■ **TASK DETAILS**: Out of the listing below, copy every line that carries the string "many".
###
Context: an optimization exercise on an open-source flow, tuned for small area, a short achievable clock period and few clock cycles per item. The choices shown serve that exercise and are no tape-out recipe.
The RTL was checked by simulation tests, not by an equivalence proof against the original design.

==> v37: inputs <==
==> flow/design.v (excerpt) <==
module svm_detection
(
    input [32:0] x,
    input data_valid,
    input clk,
    input reset,
    output [3:0] result_class,
    output new_result,
    output ready
);
    assign ready = 1'b1;
    reg [32:0] xr;
    reg v_x;
    always @(posedge clk) begin
        xr <= x;
        v_x <= reset ? 1'b0 : data_valid;
    end
    wire [377:0] e_c;
    wire [215:0] sh_c;
    wire [935:0] ad_c;
    svm_absd u_absd (.x(xr), .ad(ad_c));
    reg [935:0] ad_r;
    reg v_a;
    always @(posedge clk) begin
        ad_r <= ad_c;
        v_a <= reset ? 1'b0 : v_x;
    end
    svm_dsum u_dsum (.ad(ad_r), .e_all(e_c), .sh_all(sh_c));
    reg [593:0] es;
    reg v_d;
    always @(posedge clk) begin
        es <= {sh_c, e_c};
        v_d <= reset ? 1'b0 : v_a;
    end
    wire [2504:0] r_c;
    svm_kern u_kern (.e_all(es[377:0]), .sh_all(es[593:378]), .r_all(r_c));
  ...
==> flow/config.mk <==
export PLATFORM = sky130hd
export DESIGN_NAME = svm_detection
export DESIGN_NICKNAME = svm_detection
export VERILOG_FILES = /design/flow/design.v
export SDC_FILE = /design/flow/constraint.sdc
export NUM_CORES = 4
export LEC_CHECK = 0
export ABC_AREA = 1
export CAP_MARGIN = 20
export CORE_MARGIN = 2
export CORE_UTILIZATION = 30
export PLACE_DENSITY = 0.34
export SETUP_SLACK_MARGIN = 4
export SLEW_MARGIN = 20
==> flow/constraint.sdc <==
create_clock -name core_clock -period 8.0 [get_ports {clk}]
set_input_delay 1.6000 -clock core_clock [delete_from_list [all_inputs] [get_ports {clk}]]
set_output_delay 1.6000 -clock core_clock [all_outputs]
set_load 0.01 [all_outputs]
standard.sh (not shown) runs the stock make flow with config.mk's settings and CLKGATE_MAP_FILE= SYNTH_SCRIPT=/design/flow/synth_recipe.tcl, a recipe that flattens the netlist after the stock synthesis.
==> flow/flow/run.sh <==
#!/bin/bash
# The standard layout (standard.sh: ORFS synthesis to final layout, same
# settings), with only the global router's layer capacities changed by
# flow/fastroute.tcl. make's output goes to standard_flow.log; ORFS keeps
# each step's log under orfs/logs.
set -euo pipefail
bash standard.sh FASTROUTE_TCL="$PWD/flow/fastroute.tcl" finish > standard_flow.log 2>&1
==> flow/flow/fastroute.tcl <==
# Global routing as the platform's fastroute.tcl, but with less of met1 and met2
# offered to the global router: the many small cells' pins leave the detailed
# router little room on those layers, and the upper layers stay mostly empty.
set_global_routing_layer_adjustment met1 0.55
set_global_routing_layer_adjustment met2 0.35
set_global_routing_layer_adjustment met3 0.2
set_global_routing_layer_adjustment met4 0.2
set_global_routing_layer_adjustment met5 0.2

set_routing_layers -clock $::env(MIN_CLK_ROUTING_LAYER)-$::env(MAX_ROUTING_LAYER)
set_routing_layers -signal $::env(MIN_ROUTING_LAYER)-$::env(MAX_ROUTING_LAYER)
==> v9: changes against v37 <==
--- a/flow/flow/fastroute.tcl
+++ b/flow/flow/fastroute.tcl
@@ -2,6 +2,6 @@
 # offered to the global router: the many small cells' pins leave the detailed
 # router little room on those layers, and the upper layers stay mostly empty.
-set_global_routing_layer_adjustment met1 0.55
-set_global_routing_layer_adjustment met2 0.35
+set_global_routing_layer_adjustment met1 0.7
+set_global_routing_layer_adjustment met2 0.45
 set_global_routing_layer_adjustment met3 0.2
 set_global_routing_layer_adjustment met4 0.2
--- a/flow/config.mk
+++ b/flow/config.mk
@@ -8,7 +8,9 @@
 export ABC_AREA = 1
 export CAP_MARGIN = 20
+export CELL_PAD_IN_SITES_DETAIL_PLACEMENT = 1
+export CELL_PAD_IN_SITES_GLOBAL_PLACEMENT = 1
 export CORE_MARGIN = 2
 export CORE_UTILIZATION = 30
-export PLACE_DENSITY = 0.34
+export PLACE_DENSITY = 0.5
 export SETUP_SLACK_MARGIN = 4
 export SLEW_MARGIN = 20
==> run notes <==
Critical path depth: v9 is lower than v37 (3). Against v37, the global-route usage of v9 is higher by 11 points. In synthesized cell count, v37 and v9 do not differ. Of v9 and v37, v37 has the higher register-to-register slack (gap 0.02 ns). In v9 the sequential share of layout area is lower than in v37, by 0.055 points. v37 went through all stages and came out clean. v9 produced a layout that fails on capacitance limit, slew limit. Clock skew: v9 is lower than v37 (0.026 ns). Against v9, the via count of v37 is smaller by 4.1%.
==> figures <==
quantity                                                 v37                             v9
GR Util met1                                           0.695                          0.785
Result of the run           no timing/DRC/antenna violations       finished with violations
Violated checks                                            -  capacitance limit, slew limit
Fin cells                                             100830                         101421
Fraction of area in multi-input gates                  0.640                          0.639
Crit-path most repeated cell                            fa_1                          inv_1
Sequential standard cell area                    90800 sq um                    90900 sq um
Vias per Instance                                       5.66                           5.86
Sequential cell area share                             0.170                          0.169
Met2 capacity usage during global routing              0.675                          0.757
Final-layout clock buffer total                          752                            745
Final GP Congestion                                     1.12                           1.16
Largest stage delay on the critical path             0.96 ns                        0.69 ns
Latest clock arrival within the worst-skew pair      1.28 ns                        1.31 ns
Max-slew headroom at the worst pin                    0.0422                        -0.0274
Testbench counts of v37, summed over its fixed seeds: cycles 1,024, items 960.
Testbench counts of v9, summed over its fixed seeds: cycles 1,024, items 960.

==> separate check: timing with driven ports <==
The results above use ideal ports. As a check the final layouts listed here were re-extracted and re-timed, cells and wires unchanged. Step 1: set_driving_cell puts a clkbuf_16 on clk and a buf_2 on each other input, an assumption about the parent block. Step 2 moves the port delays by t, midway between the first and last clock arrival at a register: inputs arrive t later, outputs are due t later. That takes back most of the time a late clock gives input paths. a / b / c = ideal ports / drivers / drivers and shift; a / b = the first two.
run	shift t [ns]	slack for setup (ns)	worst hold slack (ns)
v37	1.406	3.759 / 3.759 / 3.759	0.285 / 0.285 / 0.285
v9	1.468	3.737 / 3.737 / 3.737	0.321 / 0.321 / 0.321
###
■ **SOLUTION**:
# offered to the global router: the many small cells' pins leave the detailed
 # offered to the global router: the many small cells' pins leave the detailed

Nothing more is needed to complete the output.